初识白起,是因一篇《浮生六记》,其间的欢欣与甜蜜,让我不禁艳羡。
白起与他的张先生像是最平凡的恋人,相依相守,相互扶持。
只是可惜,禁区里的路要走的多认真,张先生的眼神开始渐渐厌倦,转眼间,拥了别人入怀,庄严的教堂,笔挺的西装,说着“愿意”一字一句,誓言慎重。
他在书里写,那么,我等你到三十五岁。江水翻滚,湖面上,挣扎的波纹,多么像现世安稳。
你说这该是又怎样的深刻,才会愿意,以这种方式纪念来铭记。
不为了谁,只是为了自己,曾深爱热爱以及溶于骨血的喜欢。
我会等到你三十五岁,可我永远也到不了三十五岁,所以我会一直等你。
所以我会一直等你,尽管你早已不爱我。
我不会问我不敢问,我不敢面对那个早已昭然若揭的答案。
就像晃儿在歌里唱,“别那么认真,分开有何必多问,真相比谎话残忍”。
他没有问,因为真相比谎话残忍。他宁愿相信他的先生是因为传宗接代。而不是渐渐厌倦,厌倦着禁区的路,厌倦他这个人。
他是最先动情的人,也是最先输的人。
曾问过好友,她皱了皱眉说,两个大男人在一起,甚是恶心。会吗?有吗?他们是真的错了吗?他们是相爱的,只不过是性别相同而已。这世间男女,就好像磁铁两极,大多都是异性相吸。可有的同性却在一起了,他们需要克服很大的阻力,才能拥抱到一起。
这样的感情有多不容易就有多珍贵。
也许曾经他的先生也是想过和他长长久久有个结果的。
也许曾经他的先生也曾向他许下岁月静好,现世安稳的誓言的。
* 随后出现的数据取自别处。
### src/design/dbs_core.sv
// ----------------------------------------------------------------------------
// dbs_core
// Debounce state, edge flags, press counter and colour store; works out the
// result of one item and commits the new state when the item advances.
// ----------------------------------------------------------------------------
module dbs_core
  import dbs_pkg::*;
(
  input  logic        clk_i,
  input  logic        rst_ni,
  input  logic        step_i,
  input  dbs_item_t   item_i,
  input  logic [7:0]  debounce_ticks_i,
  output dbs_result_t result_o
);

  logic        stable_q, stable_d;
  logic [7:0]  mismatch_q, mismatch_d;
  logic        pressed_q, pressed_d;
  logic        press_flag_q, press_flag_d;
  logic        release_flag_q, release_flag_d;
  logic [7:0]  counter_q, counter_d;
  logic [31:0] colour_q, colour_d;
  logic [7:0]  mismatch_inc;
  logic        seen_press, seen_release, changed;

  assign mismatch_inc = (mismatch_q == COUNT_MAX) ? COUNT_MAX : mismatch_q + 8'd1;

  always_comb begin
    stable_d       = stable_q;
    mismatch_d     = mismatch_q;
    pressed_d      = pressed_q;
    press_flag_d   = press_flag_q;
    release_flag_d = release_flag_q;
    counter_d      = counter_q;
    colour_d       = colour_q;
    changed        = 1'b0;

    case (item_i.cmd)
      CMD_TICK: begin
        if (item_i.raw_level == stable_q) begin
          mismatch_d = '0;
        end else if (mismatch_inc >= debounce_ticks_i) begin
          // level held long enough: take it as the new stable level
          stable_d   = item_i.raw_level;
          mismatch_d = '0;
          if (!item_i.raw_level) begin
            pressed_d    = 1'b1;
            press_flag_d = 1'b1;
            if (counter_q != COUNT_MAX) begin
              counter_d = counter_q + 8'd1;
            end
          end else begin
            pressed_d      = 1'b0;
            release_flag_d = 1'b1;
          end
        end else begin
          mismatch_d = mismatch_inc;
        end
      end
      CMD_CLEAR_COUNT: counter_d = '0;
      CMD_SET_COLOUR: begin
        colour_d = {item_i.white_in, item_i.blue_in, item_i.green_in, item_i.red_in};
        changed  = 1'b1;
      end
      CMD_COLOUR_OFF: begin
        colour_d = '0;
        changed  = 1'b1;
      end
      default: ;
    endcase

    // report the flags, then drop them on a status read
    seen_press   = press_flag_d;
    seen_release = release_flag_d;
    if (item_i.cmd == CMD_STATUS) begin
      press_flag_d   = 1'b0;
      release_flag_d = 1'b0;
    end
  end

  always_ff @(posedge clk_i or negedge rst_ni) begin
    if (!rst_ni) begin
      stable_q       <= 1'b1;
      mismatch_q     <= '0;
      pressed_q      <= 1'b0;
      press_flag_q   <= 1'b0;
      release_flag_q <= 1'b0;
      counter_q      <= '0;
      colour_q       <= '0;
    end else if (step_i) begin
      stable_q       <= stable_d;
      mismatch_q     <= mismatch_d;
      pressed_q      <= pressed_d;
      press_flag_q   <= press_flag_d;
      release_flag_q <= release_flag_d;
      counter_q      <= counter_d;
      colour_q       <= colour_d;
    end
  end

  always_comb begin
    result_o.pressed_now    = pressed_d;
    result_o.press_seen     = seen_press;
    result_o.release_seen   = seen_release;
    result_o.press_total    = counter_d;
    result_o.red_out        = colour_d[7:0];
    result_o.green_out      = colour_d[15:8];
    result_o.blue_out       = colour_d[23:16];
    result_o.white_out      = colour_d[31:24];
    result_o.colour_changed = changed;
  end

endmodule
一如当年,胡兰成在给张爱玲的婚书上的岁月静好,现世安稳。
有人正燕尔新婚,有人江水中冰冷。
仅仅有一份的婚书,胡兰成辜负了张爱玲。
一份不切实际的幻想,张先生欺骗了他,他为了这爱情,付出了他的忠诚。
岁月静好,现世安稳,愿得一心人。
可是胡兰成一个纵横民国,风云叱咤的男子,足够深情,足够多情的男子,还是没有给张爱玲安稳,反倒是张爱玲一次次给了胡兰成成全。
放手是一种慈悲。
再怎么温柔的慈悲,也无法缝合爱的破碎。那个张先生,凡世中最寻常的男子,曾那么用心用力的许下过承诺,也还是没有逃脱负心的结局。他也许爱白起,也许没有。不过这些都不重要。斯人已逝,湘江水凉,切莫让白起的心,再次哀伤,如旧时光的遗憾,如岁月的流淌。
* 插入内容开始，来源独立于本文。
### src/hw/rtl/oaie_pkg.sv
// Shared constants, operation codes and cell command types for the ordered array.
package oaie_pkg;

    // Array geometry
    localparam int CAPACITY = 64;
    localparam int DATA_W   = 32;
    localparam int IDX_W    = $clog2(CAPACITY);
    localparam int CNT_W    = $clog2(CAPACITY + 1);

    // Port field widths
    localparam int FUNC_W   = 3;
    localparam int POS_W    = 6;
    localparam int VALUE_W  = 32;
    localparam int COUNT_W  = 7;
    localparam int STATUS_W = 2;

    // Width that holds both a position and a count for compares
    localparam int CMP_W = (POS_W > CNT_W) ? POS_W : CNT_W;

    // Operation codes
    localparam logic [FUNC_W-1:0] FN_APPEND     = 3'd0;
    localparam logic [FUNC_W-1:0] FN_REMOVE     = 3'd1;
    localparam logic [FUNC_W-1:0] FN_INSERT     = 3'd2;
    localparam logic [FUNC_W-1:0] FN_ERASE      = 3'd3;
    localparam logic [FUNC_W-1:0] FN_READ_AT    = 3'd4;
    localparam logic [FUNC_W-1:0] FN_CLEAR      = 3'd5;
    localparam logic [FUNC_W-1:0] FN_READ_FRONT = 3'd6;
    localparam logic [FUNC_W-1:0] FN_READ_BACK  = 3'd7;

    // Status codes
    localparam logic [STATUS_W-1:0] ST_OK    = 2'd0;
    localparam logic [STATUS_W-1:0] ST_RANGE = 2'd1;
    localparam logic [STATUS_W-1:0] ST_FULL  = 2'd2;

    // Per-cycle action broadcast to every cell
    typedef enum logic [1:0] {
        CK_NONE,
        CK_WRITE,
        CK_INSERT,
        CK_ERASE
    } t_cell_op;

    typedef struct packed {
        t_cell_op            op;
        logic [IDX_W-1:0]    pos;
        logic [DATA_W-1:0]   value;
        logic [IDX_W-1:0]    rd_pos;
    } t_cell_cmd;

endpackage

### src/hw/rtl/oaie_cell.sv
// One storage cell of the array: holds a word and trades it with its neighbors.
module oaie_cell (
    input  logic                      i_clk,
    input  logic [oaie_pkg::IDX_W-1:0]  i_index,
    input  oaie_pkg::t_cell_cmd       i_cmd,
    input  logic [oaie_pkg::DATA_W-1:0] i_left_data,
    input  logic [oaie_pkg::DATA_W-1:0] i_right_data,
    output logic [oaie_pkg::DATA_W-1:0] o_data,
    output logic [oaie_pkg::DATA_W-1:0] o_read
);
    import oaie_pkg::*;

    logic [DATA_W-1:0] r_data;
    logic [DATA_W-1:0] n_data;

    // Pick the next word: load, take from a neighbor, or hold
    always_comb begin
        n_data = r_data;
        unique case (i_cmd.op)
            CK_WRITE: begin
                if (i_index == i_cmd.pos) n_data = i_cmd.value;
            end
            CK_INSERT: begin
                if (i_index == i_cmd.pos)     n_data = i_cmd.value;
                else if (i_index > i_cmd.pos) n_data = i_left_data;
            end
            CK_ERASE: begin
                if (i_index >= i_cmd.pos) n_data = i_right_data;
            end
            default: n_data = r_data;
        endcase
    end

    always_ff @(posedge i_clk) begin
        r_data <= n_data;
    end

    assign o_data = r_data;
    // Drive the shared read bus only when addressed
    assign o_read = (i_index == i_cmd.rd_pos) ? r_data : '0;

endmodule

### config.mk
export PLATFORM = sky130hd
export DESIGN_NAME = oaie_cell
export DESIGN_NICKNAME = d
export VERILOG_FILES = /design/src/hw/rtl/oaie_pkg.sv /design/src/hw/rtl/oaie_cell.sv
export SDC_FILE = /design/constraint.sdc
export NUM_CORES = 1
export LEC_CHECK = 0
export ABC_AREA = 1
export BUFFER_PORTS_ARGS = -buffer_cell sky130_fd_sc_hd__buf_4
export CAP_MARGIN = 20
export CORE_ASPECT_RATIO = 1.1
export CORE_MARGIN = 5
export CORE_UTILIZATION = 40
export DETAILED_ROUTE_END_ITERATION = 6
export PLACE_DENSITY = 0.78
export SLEW_MARGIN = 20
export SYNTH_ARGS = -nofsm -noshare
export SYNTH_HDL_FRONTEND = slang
export SYNTH_SLANG_ARGS = --single-unit
### constraint.sdc
create_clock -name i_clk -period 2 [get_ports i_clk]
set_clock_uncertainty 0.1 [all_clocks]
set_input_delay 0.1 -clock i_clk [delete_from_list [all_inputs] [get_ports i_clk]]
set_output_delay 0.1 -clock i_clk [all_outputs]
set_load 0.02 [all_outputs]
==> results by group <==
Layout
  – Share of cells above drive strength 1: 40.0%
  – Number of fill cells: 688
  – FF/Latch Area: roughly 960 µm²
  – Max FFs per register: 32
  – ANT cells: 0
  – Final nets: 709
  – Area of the multi-input gates: 1460 µm²
  – Area grow syn2layout: 47.5%

Detailed routing
  – DRC: 0
  – First-iteration detailed-routing DRC count: 110
  – Via count: 3299
  – Pre-Repair DR Iteration Count: 4
  – Routed wire length: 9520 µm
  – DRT antenna net count: 0
  – DR WL/cell: 14.1 µm
  – Vias per inst: roughly 5

Clock tree
  – Hold bufs inserted after CTS: 0
  – CTS sink cnt: 32
  – CTS tree: done
  – Post-CTS sizing: 0
  – Clock buffer depth: 2
  – Number of post-CTS setup repair buffers: 0
  – Root Driver: clkbuf_8
  – H-tree depth: 2
  – TritonCTS buffer count: 5
  – Clk pin slew, worst setup/hold paths: ~70 ps

Critical path
  – CP Class: in -> reg
  – Startpoint Class: input port
  – Critical Path RT: 1860 ps
  – CP max stage cell: ha_1
  – Worst Setup SP: i_index[3]
  – Worst Path Max Fanout: 18
  – Slowest stage delay, CP: between 300 and 400 ps
  – Cell Chain, Critical Path: buf_4 -> ha_1 -> nand2_2 -> nor2_8 -> nand2_1 -> nand3_1 -> nand2_1 -> clkinvlp_4 -> buf_4
  – Critical Path End Type: register
  – Critical Path AT: 1390 ps

Floorplanning
  – Die area: 9240 µm²
  – Die X: between 90 and 100 µm
  – IO Pins: 181
  – Die height: ~100 µm
  – # rows: 33
  – Core box area: 7350 µm²
  – Initial Util: 40.4%

Global route
  – Vias in the first global route: 3216
  – GRT Util Overall: ~19%
  – Initial antenna violation count: 0
  – Global-route wire length before repair: roughly 15000 µm
  – Largest net degree at the start of global routing: 44
  – GRT Residual Overflow: 0

Job
  – Max-cap violation count: 0

Synth
  – Avg Cell Area, Syn: 7.10 µm²
  – Ys flop type: edfxtp_1
  – Post-Synthesis Cells: around 420
  – Ranking of synthesized cells by area: edfxtp_1, nand3_1, inv_1, o21bai_1, nand2_1
  – Mapped cell area: 2970 µm²
  – #FFs+latches synth: 32
  – Sequential fraction of the synthesis area: 32.4%
  – Post-synth top area share: 32.4%
  – Yosys warns: 0
  – Count leader, synth: inv_1
  – Top post-synthesis cells by count: inv_1, nand3_1, nand2_1
  – Most area-hungry cell type in the Yosys netlist: edfxtp_1
  – Post-synth cell types: 21
  – Async SR Flop Fraction: 0%
  – Synthesized Nets: between 500 and 600
  – Post-synth EDFFs: 32

Place
  – RePlAce Congestion: 0.815
  – Dpl hpwl: 7440 µm
  – Port Buffers: 180

Min path
  – Worst Hold Class: in -> reg
  – Hold path start: i_left_data[17]

STA
  – Max Slew Vio Count: 0
  – Sum Neg Setup Slack: 0 ps
  – Final min period: between 1500 and 2000 ps
  – Hold Worst Slack: roughly 57 ps
  – Final period utilization: 76.4%
  – Fmax: 0.654 GHz
  – Slew HR: 61.6%
  – Final hold vios: 0
  – RSZ-0062 raised after global routing: no
  – Worst-Margin Slew: 576 ps
  – Final setup fails: 0

Power
  – Leak: 2.26 nW
  – Peak VDD IR: 0.000219 V
  – PwrDens: 492 nW/µm²
  – Power Total: 2.16 mW

Run status
  – Status: finished, final reports clean
path summary, 6_finish.rpt:
check             slack (ps)  depth (start not counted)         end
hold / removal            60                          3  o_data[17]
setup / recovery         470                          9   o_data[3]
per-stage QoR:
stage	setup slack (ps)	util, %	cell area, µm²	cells
3_5_place_dp	186	58.5	4300	666
2_1_floorplan	152	-	2970	418
6_report	472	59.6	4380	674
3_3_place_gp	227	58.5	4300	666
4_1_cts	485	59.6	4380	674
5_1_grt	394	59.6	4380	674
per-layer routing:
| layer | wire (µm) | global-route usage [%] | part of all wire [%] | vias to the layer above |
|---|---|---|---|---|
| li1 | - | - | - | 1677 |
| met5 | 0 | 0 | 0 | - |
| met3 | 777 | 4.80 | 8.2 | 18 |
| met1 | 3530 | 21.2 | 37 | 1469 |
| met4 | 197 | 6.17 | 2.1 | 0 |
| met2 | 5020 | 36.3 | 53 | 135 |
cell type report:
type	count	share of cell area [%]
Clock buffer	7	1.74
Clock inverter	1	0.0857
Inverter	89	7.72
Multi-Input combinational cell	268	33.4
Sequential cell	32	21.9
Tap cell	87	2.49
Timing Repair Buffer	190	32.6
critical path: cells and delay by family:
family	cells	cell delay, ps
adders and majority gates	1	310
buffers and inverters	3	450
and+or+nand+nor	5	510
layout by cell type, fill, tap and decap left out, types with 4 or more instances in the layout:
cell type	synthesis	layout
a21oi_1	30	30
buf_4	4	190
clkbuf_8	0	5
edfxtp_1	32	32
ha_1	6	6
inv_1	86	85
nand2_1	53	53
nand3_1	68	68
nor2_1	13	13
nor2_2	27	27
nor2_4	4	4
o21ai_0	31	31
o21bai_1	29	29
cells by family after synthesis:
logic type,Yosys count,share of synthesized area [%]
AND/OR/NAND/NOR,170,28.7
flip-flops,32,32.4
buffers and inverters,118,18.3
XOR/XNOR,1,0.295
adder cells (fa/ha/maj),6,2.53
AO/OA/AOI/OAI,91,17.8
power by group:
part           switching, mW  internal (mW)  total (mW)
registers             0.0475          0.841       0.889
clock network          0.222          0.242       0.464
logic                  0.437          0.365       0.802
total                  0.707           1.45        2.16
Note: power is estimated with default switching activity, not from simulation.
据说晚年的胡兰成要每天听别人讲张爱玲才能入睡,聆听她的文字,来感受她在异国他乡的温度,他爱过的女子,或多或少,身上都有着张爱玲的影子。
张爱玲,还是成了他究其一生的朱砂痣。
不知多年后的张先生,是否也会如此。
结果不得而知,我在想念我的白起。
白起,下辈子,一定要快乐,答应我。